[[ Working data open ]]
$ cat config.mk
export PLATFORM = sky130hd
export DESIGN_NAME = ads1675_acq_ctrl_flat
export DESIGN_NICKNAME = d
export VERILOG_FILES = /design/src/rtl/ads1675_pkg.sv /design/src/rtl/ads1675_acq_ctrl_if.sv /design/src/rtl/ads1675_axis_pkt.sv /design/src/rtl/ads1675_acq_ctrl.sv /design/src/flat_wrapper.sv
export SDC_FILE = /design/constraint.sdc
export NUM_CORES = 1
export LEC_CHECK = 0
export ABC_AREA = 1
export CAP_MARGIN = 20
export CORE_MARGIN = 5
export CORE_UTILIZATION = 45
export DETAILED_ROUTE_END_ITERATION = 10
export PLACE_DENSITY = 0.76
export SYNTH_ARGS = -nofsm -noshare
export SYNTH_HDL_FRONTEND = slang
export SYNTH_SLANG_ARGS = --single-unit
$ cat constraint.sdc
create_clock -name sclk -period 1.5 [get_ports sclk]
set_clock_uncertainty 0.1 [all_clocks]
set_input_delay 0.3 -clock sclk [delete_from_list [all_inputs] [get_ports sclk]]
set_output_delay 0.3 -clock sclk [all_outputs]
set_load 0.01 [all_outputs]
$ cat src/rtl/ads1675_pkg.sv
// ads1675_pkg: shared types and constants for the ADS1675 acquisition controller.
//   acq_state_e : controller state encoding (IDLE, PWRUP, CFG, RUN, DRAIN)
//   LVDS_SEL / CLK_SEL_INT / LL_CFG_OFF : fixed ADS1675 strap-pin levels
//   cnt_w(n)    : register width needed to hold the values 0..n-1 (minimum 1)
package ads1675_pkg;

  typedef enum logic [2:0] {
    IDLE,
    PWRUP,
    CFG,
    RUN,
    DRAIN
  } acq_state_e;

  localparam logic LVDS_SEL    = 1'b1;
  localparam logic CLK_SEL_INT = 1'b1;
  localparam logic LL_CFG_OFF  = 1'b0;

  function automatic int unsigned cnt_w(input int unsigned n);
    return (n <= 2) ? 1 : $clog2(n);
  endfunction

endpackage

$ cat src/rtl/ads1675_acq_ctrl_if.sv
// ads1675_acq_ctrl_if: AXI4-Stream sample bus from the acquisition controller.
//   tvalid/tlast/tdata driven by the master, tready driven by the slave.
//   master modport : controller side; slave modport : DMA / sink side.
interface ads1675_acq_ctrl_if #(
  parameter int unsigned DW = 32
) ();

  logic                 tvalid;
  logic                 tready;
  logic                 tlast;
  logic signed [DW-1:0] tdata;

  modport master (output tvalid, output tlast, output tdata, input tready);
  modport slave  (input tvalid, input tlast, input tdata, output tready);

endinterface

$ cat src/rtl/ads1675_axis_pkt.sv
// ads1675_axis_pkt: single-entry AXIS output register with packet sample counter.
//   clk, rst_n : clock, asynchronous active-low reset
//   clr        : clears overflow flag and sample counter (held while controller idle)
//   load_en    : samples may be accepted this cycle
//   s_valid    : new-sample strobe, s_data : sample
//   m_axis     : AXIS master (tlast on every LAST-th loaded sample)
//   cnt_zero   : sample counter sits at a packet boundary
//   overflow   : sticky, a sample arrived while the register was full and stalled
module ads1675_axis_pkt
  import ads1675_pkg::*;
#(
  parameter int unsigned DW   = 32,
  parameter int unsigned LAST = 20000
) (
  input  logic                 clk,
  input  logic                 rst_n,
  input  logic                 clr,
  input  logic                 load_en,
  input  logic                 s_valid,
  input  logic signed [DW-1:0] s_data,
  ads1675_acq_ctrl_if.master   m_axis,
  output logic                 cnt_zero,
  output logic                 overflow
);

  localparam int unsigned CNT_W = cnt_w(LAST);

  logic                 tvalid_q;
  logic                 tlast_q;
  logic signed [DW-1:0] tdata_q;
  logic [CNT_W-1:0]     cnt_q;
  logic                 ovf_q;
  logic                 take;
  logic                 can_load;

  assign take     = load_en && s_valid;
  // A beat leaving this cycle frees the register, so accept+load has no bubble.
  assign can_load = !tvalid_q || m_axis.tready;

  always_ff @(posedge clk or negedge rst_n) begin
    if (!rst_n) begin
      tvalid_q <= 1'b0;
      tlast_q  <= 1'b0;
      tdata_q  <= '0;
      cnt_q    <= '0;
      ovf_q    <= 1'b0;
    end else begin
      if (take && can_load) begin
        tvalid_q <= 1'b1;
        tdata_q  <= s_data;
        tlast_q  <= (cnt_q == CNT_W'(LAST - 1));
        cnt_q    <= (cnt_q == CNT_W'(LAST - 1)) ? '0 : cnt_q + 1'b1;
      end else if (tvalid_q && m_axis.tready) begin
        tvalid_q <= 1'b0;
        tlast_q  <= 1'b0;
      end
      if (take && !can_load) begin
        ovf_q <= 1'b1;
      end
      if (clr) begin
        ovf_q <= 1'b0;
        cnt_q <= '0;
      end
    end
  end

  assign m_axis.tvalid = tvalid_q;
  assign m_axis.tlast  = tlast_q;
  assign m_axis.tdata  = tdata_q;
  assign cnt_zero      = (cnt_q == '0);
  assign overflow      = ovf_q;

endmodule
## src/rtl/alu_stream_unit.sv

```systemverilog
// alu_stream_unit: 8-op ALU behind a valid/ready input and a DEPTH-entry result FIFO (in: in_valid/A/B/F, out: out_valid/R/zero/carry/overflow, count)
module alu_stream_unit #(
  parameter int WIDTH = 32,
  parameter int DEPTH = 4
) (
  input  logic                     clk,
  input  logic                     rst,
  input  logic                     in_valid,
  output logic                     in_ready,
  input  logic [WIDTH-1:0]         A,
  input  logic [WIDTH-1:0]         B,
  input  logic [2:0]               F,
  output logic                     out_valid,
  input  logic                     out_ready,
  output logic [WIDTH-1:0]         R,
  output logic                     zero,
  output logic                     carry,
  output logic                     overflow,
  output logic [$clog2(DEPTH):0]   count
);
  localparam int AW = $clog2(DEPTH);
  logic [WIDTH:0]       w_add, w_sub;
  logic [WIDTH-1:0]     w_res;
  logic                 w_c, w_v, w_add_v, w_sub_v, w_push, w_pop;
  logic [WIDTH-1:0]     r_res [DEPTH];
  logic [DEPTH-1:0]     r_c, r_v;
  logic [AW-1:0]        r_wr, r_rd;
  logic [AW:0]          r_cnt;
  assign w_add   = {1'b0, A} + {1'b0, B};
  assign w_sub   = {1'b0, A} + {1'b0, ~B} + (WIDTH+1)'(1);
  assign w_add_v = (A[WIDTH-1] == B[WIDTH-1]) && (w_add[WIDTH-1] != A[WIDTH-1]);
  assign w_sub_v = (A[WIDTH-1] != B[WIDTH-1]) && (w_sub[WIDTH-1] != A[WIDTH-1]);
  always_comb begin
    w_res = '0;
    w_c   = 1'b0;
    w_v   = 1'b0;
    case (F)
      3'b000: w_res = A & B;
      3'b001: w_res = A | B;
      3'b010: begin
        w_res = w_add[WIDTH-1:0];
        w_c   = w_add[WIDTH];
        w_v   = w_add_v;
      end
      3'b011: w_res = A ^ B;
      3'b100: w_res = A & ~B;
      3'b101: w_res = A | ~B;
      3'b110: begin
        w_res = w_sub[WIDTH-1:0];
        w_c   = w_sub[WIDTH];
        w_v   = w_sub_v;
      end
      3'b111: begin
        w_res = WIDTH'(w_sub[WIDTH-1] ^ w_sub_v);
        w_c   = w_sub[WIDTH];
      end
    endcase
  end
  assign in_ready  = r_cnt != (AW+1)'(DEPTH);
  assign out_valid = r_cnt != '0;
  assign w_push    = in_valid && in_ready;
  assign w_pop     = out_valid && out_ready;
  assign R         = out_valid ? r_res[r_rd] : '0;
  assign zero      = out_valid && (r_res[r_rd] == '0);
  assign carry     = out_valid && r_c[r_rd];
  assign overflow  = out_valid && r_v[r_rd];
  assign count     = r_cnt;
  always_ff @(posedge clk) begin
    if (!rst && w_push) begin
      r_res[r_wr] <= w_res;
      r_c[r_wr]   <= w_c;
      r_v[r_wr]   <= w_v;
    end
  end
  always_ff @(posedge clk) begin
    if (rst) begin
      r_wr  <= '0;
      r_rd  <= '0;
      r_cnt <= '0;
    end else begin
      if (w_push) r_wr <= r_wr + 1'b1;
      if (w_pop) r_rd <= r_rd + 1'b1;
      r_cnt <= (w_push && !w_pop) ? r_cnt + 1'b1 : (!w_push && w_pop) ? r_cnt - 1'b1 : r_cnt;
    end
  end
endmodule
```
[[ Working data closed ]]
• Task requirements
Your job is to print exactly the lines that run from the top of the entries through the line with "export VERILOG_FILES = /design/src/rtl/ads1675_pkg.sv", and no others.

• Answer to this problem
$ cat config.mk
export PLATFORM = sky130hd
export DESIGN_NAME = ads1675_acq_ctrl_flat
export DESIGN_NICKNAME = d
export VERILOG_FILES = /design/src/rtl/ads1675_pkg.sv /design/src/rtl/ads1675_acq_ctrl_if.sv /design/src/rtl/ads1675_axis_pkt.sv /design/src/rtl/ads1675_acq_ctrl.sv /design/src/flat_wrapper.sv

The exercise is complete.